WORK REQUIRED: Exact reproduction required: the lines below from the line with "cells_each, area_per_inst_um2, seq_area_each_um2" to the line with "row1 = from", both ends included, and no others.

Dataset records:
§ §

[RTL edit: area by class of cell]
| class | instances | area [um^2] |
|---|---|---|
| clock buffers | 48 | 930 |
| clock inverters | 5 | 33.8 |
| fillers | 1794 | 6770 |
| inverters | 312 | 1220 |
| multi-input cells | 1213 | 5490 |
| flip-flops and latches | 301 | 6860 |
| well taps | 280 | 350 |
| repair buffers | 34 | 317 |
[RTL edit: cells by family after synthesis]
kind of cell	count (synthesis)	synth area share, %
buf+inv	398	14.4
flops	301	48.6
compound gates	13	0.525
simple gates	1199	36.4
### src/rtl/pwm_pkg.sv
// pwm_pkg: shared FSM states, minimum period and period clamp for pwm_multi.
package pwm_pkg;
  typedef enum logic [1:0] {IDLE, RUN, STOP} state_t;
  localparam int PERIOD_MIN = 2;
  function automatic logic [31:0] clamp_period(input logic [31:0] p);
    return (p < 32'(PERIOD_MIN)) ? 32'(PERIOD_MIN) : p;
  endfunction
endpackage

### src/rtl/pwm_channel.sv
// pwm_channel: one PWM channel with duty/burst shadows, burst counter and registered output.
// Optional PWM_POLARITY_EN adds a per-channel output inversion shadow.
module pwm_channel #(
  parameter int CNT_W   = 16,
  parameter int BURST_W = 8
) (
  input  logic               clk,
  input  logic               rst,
  input  logic [CNT_W-1:0]   i_cnt,
  input  logic               i_bnd,
  input  logic               i_ld,
  input  logic               i_run,
  input  logic [CNT_W-1:0]   i_duty,
  input  logic               i_ben,
  input  logic [BURST_W-1:0] i_bcnt,
`ifdef PWM_POLARITY_EN
  input  logic               i_pol,
`endif
  output logic               o_pwm,
  output logic               o_done
);
  logic [CNT_W-1:0]   r_duty;
  logic               r_ben;
  logic [BURST_W-1:0] r_bcnt;
  logic               r_out;
  logic [BURST_W-1:0] w_bcnt_nx;
  logic               w_ben_nx;
  logic               w_hi;
  logic               w_lvl;
`ifdef PWM_POLARITY_EN
  logic               r_pol;
  logic               w_pol_nx;
`endif
  // gate with next burst state so a finished burst is low from the cycle after its last boundary
  always_comb begin
    w_bcnt_nx = i_ld ? i_bcnt : (i_bnd && r_bcnt != '0) ? r_bcnt - BURST_W'(1) : r_bcnt;
    w_ben_nx  = i_ld ? i_ben : r_ben;
    w_hi      = i_run && !(w_ben_nx && w_bcnt_nx == '0) && (i_cnt < r_duty);
`ifdef PWM_POLARITY_EN
    w_pol_nx  = i_ld ? i_pol : r_pol;
    w_lvl     = w_hi ^ w_pol_nx;
`else
    w_lvl     = w_hi;
`endif
  end
  always_ff @(posedge clk or posedge rst) begin
    if (rst) begin
      r_duty <= '0;
      r_ben  <= 1'b0;
      r_bcnt <= '0;
      r_out  <= 1'b0;
`ifdef PWM_POLARITY_EN
      r_pol  <= 1'b0;
`endif
    end else begin
      if (i_ld) begin
        r_duty <= i_duty;
        r_ben  <= i_ben;
      end
      r_bcnt <= w_bcnt_nx;
      r_out  <= w_lvl;
`ifdef PWM_POLARITY_EN
      r_pol  <= w_pol_nx;
`endif
    end
  end
  assign o_pwm  = r_out;
  assign o_done = r_ben && r_bcnt == '0;
endmodule

### src/rtl/pwm_multi.sv
// pwm_multi: multi-channel PWM with shared period counter, shadowed settings and per-channel bursts.
// Define PWM_POLARITY_EN to add the per-channel pol input.
module pwm_multi #(
  parameter int CH      = 4,
  parameter int CNT_W   = 16,
  parameter int BURST_W = 8
) (
  input  logic                rst,
  input  logic                clk,
  input  logic                en,
  input  logic [CNT_W-1:0]    period,
  input  logic [CH*CNT_W-1:0] duty,
  input  logic [CH-1:0]       burst_en,
  input  logic [BURST_W-1:0]  burst_cnt,
  input  logic                load,
`ifdef PWM_POLARITY_EN
  input  logic [CH-1:0]       pol,
`endif
  output logic [CH-1:0]       pwm_out,
  output logic                period_tick,
  output logic [CH-1:0]       burst_done,
  output logic                upd_pend,
  output logic                busy
);
  import pwm_pkg::*;
  state_t           r_state, w_state_nx;
  logic [CNT_W-1:0] r_cnt, r_period, w_period_c;
  logic             r_pend;
  logic             w_act, w_bnd, w_start, w_apply, w_ld, w_run;
  logic [CH-1:0]    w_pwm, w_done;
  // shadows track the live inputs throughout IDLE, so the start edge and idle polarity see fresh values
  always_comb begin
    w_period_c = CNT_W'(clamp_period(32'(period)));
    w_act      = r_state != IDLE;
    w_bnd      = w_act && r_cnt == r_period - CNT_W'(1);
    w_start    = r_state == IDLE && en;
    w_apply    = w_bnd && (r_pend || load);
    w_ld       = r_state == IDLE || w_apply;
    w_state_nx = en ? RUN : (r_state == RUN || (r_state == STOP && !w_bnd)) ? STOP : IDLE;
    w_run      = w_act && w_state_nx != IDLE;
  end
  always_ff @(posedge clk or posedge rst) begin
    if (rst) begin
      r_state  <= IDLE;
      r_cnt    <= '0;
      r_period <= '0;
      r_pend   <= 1'b0;
    end else begin
      r_state <= w_state_nx;
      r_cnt   <= (!w_act || w_bnd) ? '0 : r_cnt + CNT_W'(1);
      if (w_ld) r_period <= w_period_c;
      r_pend  <= (w_start || w_apply) ? 1'b0 : (r_pend || load);
    end
  end
  for (genvar i = 0; i < CH; i++) begin : g_ch
    pwm_channel #(.CNT_W(CNT_W), .BURST_W(BURST_W)) u_ch (
      .clk    (clk),
      .rst    (rst),
      .i_cnt  (r_cnt),
      .i_bnd  (w_bnd),
      .i_ld   (w_ld),
      .i_run  (w_run),
      .i_duty (duty[i*CNT_W +: CNT_W]),
      .i_ben  (burst_en[i]),
      .i_bcnt (burst_cnt),
`ifdef PWM_POLARITY_EN
      .i_pol  (pol[i]),
`endif
      .o_pwm  (w_pwm[i]),
      .o_done (w_done[i])
    );
  end
  assign pwm_out     = w_pwm;
  assign burst_done  = w_done & {CH{w_act}};
  assign period_tick = w_bnd;
  assign upd_pend    = r_pend;
  assign busy        = w_act;
endmodule

### config.mk
export PLATFORM = sky130hd
export DESIGN_NAME = pwm_multi
export DESIGN_NICKNAME = d
export VERILOG_FILES = /design/src/rtl/pwm_pkg.sv /design/src/rtl/pwm_channel.sv /design/src/rtl/pwm_multi.sv
export SDC_FILE = /design/constraint.sdc
export NUM_CORES = 1
export LEC_CHECK = 0
export ABC_AREA = 1
export BUFFER_PORTS_ARGS = -buffer_cell sky130_fd_sc_hd__clkbuf_2
export CELL_PAD_IN_SITES_DETAIL_PLACEMENT = 0
export CELL_PAD_IN_SITES_GLOBAL_PLACEMENT = 1
export CORE_ASPECT_RATIO = 1.2
export CORE_UTILIZATION = 44
export CTS_CLUSTER_SIZE = 28
export DETAILED_ROUTE_END_ITERATION = 16
export GPL_TIMING_DRIVEN = 0
export PLACE_DENSITY_LB_ADDON = 0.1
export REMOVE_ABC_BUFFERS = 1
export SYNTH_ARGS = -nofsm -noshare
export SYNTH_HDL_FRONTEND = slang
export SYNTH_SLANG_ARGS = --single-unit
export TNS_END_PERCENT = 20
### constraint.sdc
create_clock -name clk -period 5.18 [get_ports clk]
set_input_delay 0 -clock clk [delete_from_list [all_inputs] [get_ports clk]]
set_output_delay 0 -clock clk [all_outputs]
set_load 0.05 [all_outputs]
; ---- Word-level counts from Yosys, hierarchy flattened
; Index checks and enable logic that the tools add are counted.
[totals]
register_bits = 139
in_bits = 96
out_inout_bits = 11
wordCells = 103
[classes]
addsub = 6
n_lt_le_gt_ge = 5
n_eq_ne = 3
muxes = 17
bitwise_logic = 1
reduce_logical = 51
[ops]
columns = cell, n
row1 = zero test 8 bit, 8
row2 = < comparator 16 bit, 4
row3 = two-way mux 8 bit, 8
row4 = two-way mux 16 bit, 2
row5 = nonzero test 8 bit, 4
row6 = subtractor 8 x 1 -> 8 bit (second input constant), 4
row7 = logical AND 1 bit, 25
row8 = adder 16 x 1 -> 16 bit (second input constant), 1
row9 = equality test 16 bit, 1
row10 = < comparator 16 x 2 -> 1 bit (second input constant), 1
row11 = subtractor 16 x 1 -> 16 bit (second input constant), 1
row12 = zero test 1 bit, 6
row13 = logical OR 1 bit, 5
row14 = two-way mux 1 bit, 5
row15 = AND 4 bit, 1
row16 = two-way mux 2 bit, 2
row17 = nonzero test 2 bit, 2
row18 = equality test 2 x 1 -> 1 bit (second input constant), 1
row19 = equality test 2 bit (second input constant), 1
row20 = zero test 2 bit, 1

; ---- Depth between registers and ports, before layout
[depth]
depth_word = 12
depth_mapped = 21
mapped_depth_nobuf = 21

; ---- By module
; From an unflattened synthesis, not the netlist that was laid out.
[hier_totals]
hier_cells = 1215
hier_area_um2 = 9024.9
[by_module_without_submodules]
columns = module, instances, cells_each, area_per_inst_um2, seq_area_each_um2
row1 = pwm_channel, 4, 218, 1660.3, 650.6
row2 = pwm_multi, 1, 343, 2383.5, 875.8

; ---- Least setup slack after synthesis
; No wires, ideal clock.
[synth_path]
path_kind = register to register
from = register r_period[0]
to = register r_pend, in the netlist upd_pend
setup_ps = 199
t_arrival_ps = 2645
t_required_ps = 4981
slack_ps = 2335
path_stages_with_launch = 12
n_path_buf = 0
period_less_slack_ps = 2845
cell_sequence = dfrtp_1 > inv_2 > ha_1 > nand3_2 > nor2_4 > nand2_1 > inv_1 > nand2_1 > a221oi_1 > nand3b_1 > nor3_1 > a211oi_1
[synth_between]
elab_chain_len = 6
[synth_lines]
columns = element, line_no
row1 = from (decl), pwm_multi.sv:27  ; logic [CNT_W-1:0] r_cnt, r_period, w_period_c;
row2 = from (signal assigned), pwm_multi.sv:51  ; if (w_ld) r_period <= w_period_c;
row3 = subtractor 16 x 1 -> 16 bit, pwm_multi.sv:35  ; w_bnd = w_act && r_cnt == r_period - CNT_W'(1);
row4 = equality test 16 bit, pwm_multi.sv:35
row5 = logical AND 1 bit, pwm_multi.sv:35
row6 = net period_tick, pwm_multi.sv:20  ; output logic period_tick,
row7 = logical AND 1 bit, pwm_multi.sv:37  ; w_apply = w_bnd && (r_pend || load);
row8 = logical OR 1 bit, pwm_multi.sv:52  ; r_pend <= (w_start || w_apply) ? 1'b0 : (r_pend || load);
row9 = two-way mux 1 bit, pwm_multi.sv:52
row10 = to (signal assigned), pwm_multi.sv:52
row11 = to (decl), pwm_multi.sv:28  ; logic r_pend;
; The timed path passes the listed nets, and every way through them passes these cells.
; A chain may end at the register's enable or synchronous reset.

; ---- Final worst setup path
[layout_path]
from = register r_period[0]
to = register g_ch[3].u_ch.r_out
[layout_between]
elab_cells_between_ends = 21
classes_between = add/sub (1) / eq/ne (1) / mux (5) / reduce/logical (14)
[layout_lines]
columns = element, line_no
row1 = subtractor 16 x 1 -> 16 bit *, pwm_multi.sv:35
row2 = equality test 16 bit *, pwm_multi.sv:35
row3 = logical AND 1 bit *, pwm_multi.sv:35
row4 = "logical AND 1 bit, on equally long branches", "pwm_channel.sv:36, pwm_multi.sv:37"
row5 = two-way mux 8 bit / logical OR 1 bit (equally long branches), "pwm_channel.sv:36, pwm_multi.sv:38"
row6 = two-way mux 8 bit *, pwm_channel.sv:36  ; w_bcnt_nx = i_ld ? i_bcnt : (i_bnd && r_bcnt != '0) ? r_bcnt - BURST_W'(1) : r_bcnt;
row7 = net g_ch[3].u_ch.w_bcnt_nx[0], pwm_channel.sv:26  ; logic [BURST_W-1:0] w_bcnt_nx;
row8 = zero test 8 bit *, pwm_channel.sv:38  ; w_hi = i_run && !(w_ben_nx && w_bcnt_nx == '0) && (i_cnt < r_duty);
row9 = logical AND 1 bit *, pwm_channel.sv:38
row10 = zero test 1 bit *, pwm_channel.sv:38
row11 = logical AND 1 bit * (2 in series), pwm_channel.sv:38
row12 = net g_ch[3].u_ch.w_hi, pwm_channel.sv:28  ; logic w_hi;
row13 = to (signal assigned), pwm_channel.sv:61  ; r_out <= w_lvl;
row14 = to (decl), pwm_channel.sv:25  ; logic r_out;
; Mark *: on every way through the listed nets, which the timed path passes. The rest lies on a longest branch.

==> flow_summary_export.csv <==
group,metric,value,unit
setup_path,crit_path_end_kind,"flip-flop",
power_and_ir_drop,p_leak,0.005639,uW
timing,whs,0.04552,ns
timing,fmax,232.2,MHz
cts,numCtsBuffers,17,
cells_and_area,multi_input_area,4425,um2
cells_and_area,final_common_cell,"nand2_1",
cells_and_area,syn2layout_area_growth,26.01,%
setup_path,reg2reg_from,"r_period[0]$_DFFE_PP0P_",
synthesis,yosysSeqAreaShare,39.98,%
outcome,status,"finished clean",
synthesis,avgSynthCellArea,7.762,um2
cts,tritoncts,"built",
setup_path,cp_max_fo,153,
global_routing,grt_antenna_before_repair,0,
die,io_pins,107,
timing,rsz0062_at_grt,"false",
setup_path,cp.arrival,4.66,ns
detailed_routing,post-route-drc-count,0,
setup_path,endpoint,"g_ch[3].u_ch.o_pwm$_DFF_PP0_",
synthesis,syn_inst,1121,
setup_path,path_cells,"inv_2, ha_1, nand3_2, nor2_4, nand3b_1, nand2_1, nand2_1, nor2_4, nand2_4, o21ai_4, nand2_4, clkinv_4, buf_16, nand2_1, nand2_1, nor2_1, nand3_1, nor2_1, nor2_1",
cells_and_area,fill_cells,1916,
place,portBuffers,106,
power_and_ir_drop,finalPower,3483,uW
setup_path,crit_start,"r_period[0]$_DFFE_PP0P_",
timing,slew_headroom,19.19,%
timing,hold_viol_final,0,
die,dieHeight,156.0,um
synthesis,ys_dominant_reg_cell,"dfrtp_1",
power_and_ir_drop,p_per_area,317.7,nW/um2
cts,clockRootBuffer,"clkbuf_16",
die,die_x,130.4,um
global_routing,track_usage,22.36,%
detailed_routing,via_per_inst,4.796,
die,start_util,44.67,%
cts,clk_latency,0.42,ns
cells_and_area,diodes,0,
die,core_area,19480,um2
synthesis,yosysWarnings,0,
power_and_ir_drop,peakVddDrop,0.2678,mV
synthesis,synth_edf_count,0,
global_routing,gr-total-overflow,0,
synthesis,synth.distinct_cells,40,
detailed_routing,drt-initial-drc-count,372,
die,dieArea,20340,um2
timing,finClkSkew,0.01734,ns
setup_path,r2r_end,"g_ch[3].u_ch.o_pwm$_DFF_PP0_",
timing,tightest_slew,1.211,ns
global_routing,grt_max_degree,154,
cells_and_area,mostFrequentLayoutCells,"317 x nand2_1, 148 x inv_1, 139 x dfrtp_1",
timing,slew_viol_final,0,
setup_path,cp-start-kind,"flip-flop",
cells_and_area,layout-drive-gt1-share,12.95,%
setup_path,r2r.worst_path.cells,19,
synthesis,synth_area,8701,um2
setup_path,critPathSlowestCell,"nand2_4",
cells_and_area,seqCellArea,3478,um2
detailed_routing,avgRoutedWirePerCell,13.39,um
detailed_routing,wl,21.17,mm
timing,min_period,4.306,ns
die,num_rows,56,
cts,clkSinkCount,139,
global_routing,grt_pass1_wl,34.93,mm
place,dpl.hpwl,14.94,mm
detailed_routing,ant_nets,0,
timing,min_period_over_period,83.13,%
place,place.gp.congestion,0.8028,
cells_and_area,nets,1476,
cts,clk_path_buf_depth,2,
setup_path,criticalPathCategory,"flip-flop to flip-flop",
global_routing,grt_pass1_vias,7226,
setup_path,slowest_delay,0.53,ns
cts,h-tree-depth,4,
setup_path,r2r_slack,0.87,ns
timing,setup-violations-final,0,
detailed_routing,vias,7582,
cts,path_clk_slew,0.06,ns
synthesis,yosys_register_bits,139,
hold_path,min_path_type,"input port to flip-flop",
detailed_routing,firstDrtPassIters,4,
setup_path,crit_path_frequent_cell,"nand2_1",
setup_path,worstPathRequired,5.53,ns
synthesis,ys_async_sr_fraction,100.0,%
run,maxCapViolCount,0,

§ §

ANSWER TO THE PROBLEM:
columns = module, instances, cells_each, area_per_inst_um2, seq_area_each_um2
row1 = pwm_channel, 4, 218, 1660.3, 650.6
row2 = pwm_multi, 1, 343, 2383.5, 875.8

; ---- Least setup slack after synthesis
; No wires, ideal clock.
[synth_path]
path_kind = register to register
from = register r_period[0]
to = register r_pend, in the netlist upd_pend
setup_ps = 199
t_arrival_ps = 2645
t_required_ps = 4981
slack_ps = 2335
path_stages_with_launch = 12
n_path_buf = 0
period_less_slack_ps = 2845
cell_sequence = dfrtp_1 > inv_2 > ha_1 > nand3_2 > nor2_4 > nand2_1 > inv_1 > nand2_1 > a221oi_1 > nand3b_1 > nor3_1 > a211oi_1
[synth_between]
elab_chain_len = 6
[synth_lines]
columns = element, line_no
row1 = from (decl), pwm_multi.sv:27  ; logic [CNT_W-1:0] r_cnt, r_period, w_period_c;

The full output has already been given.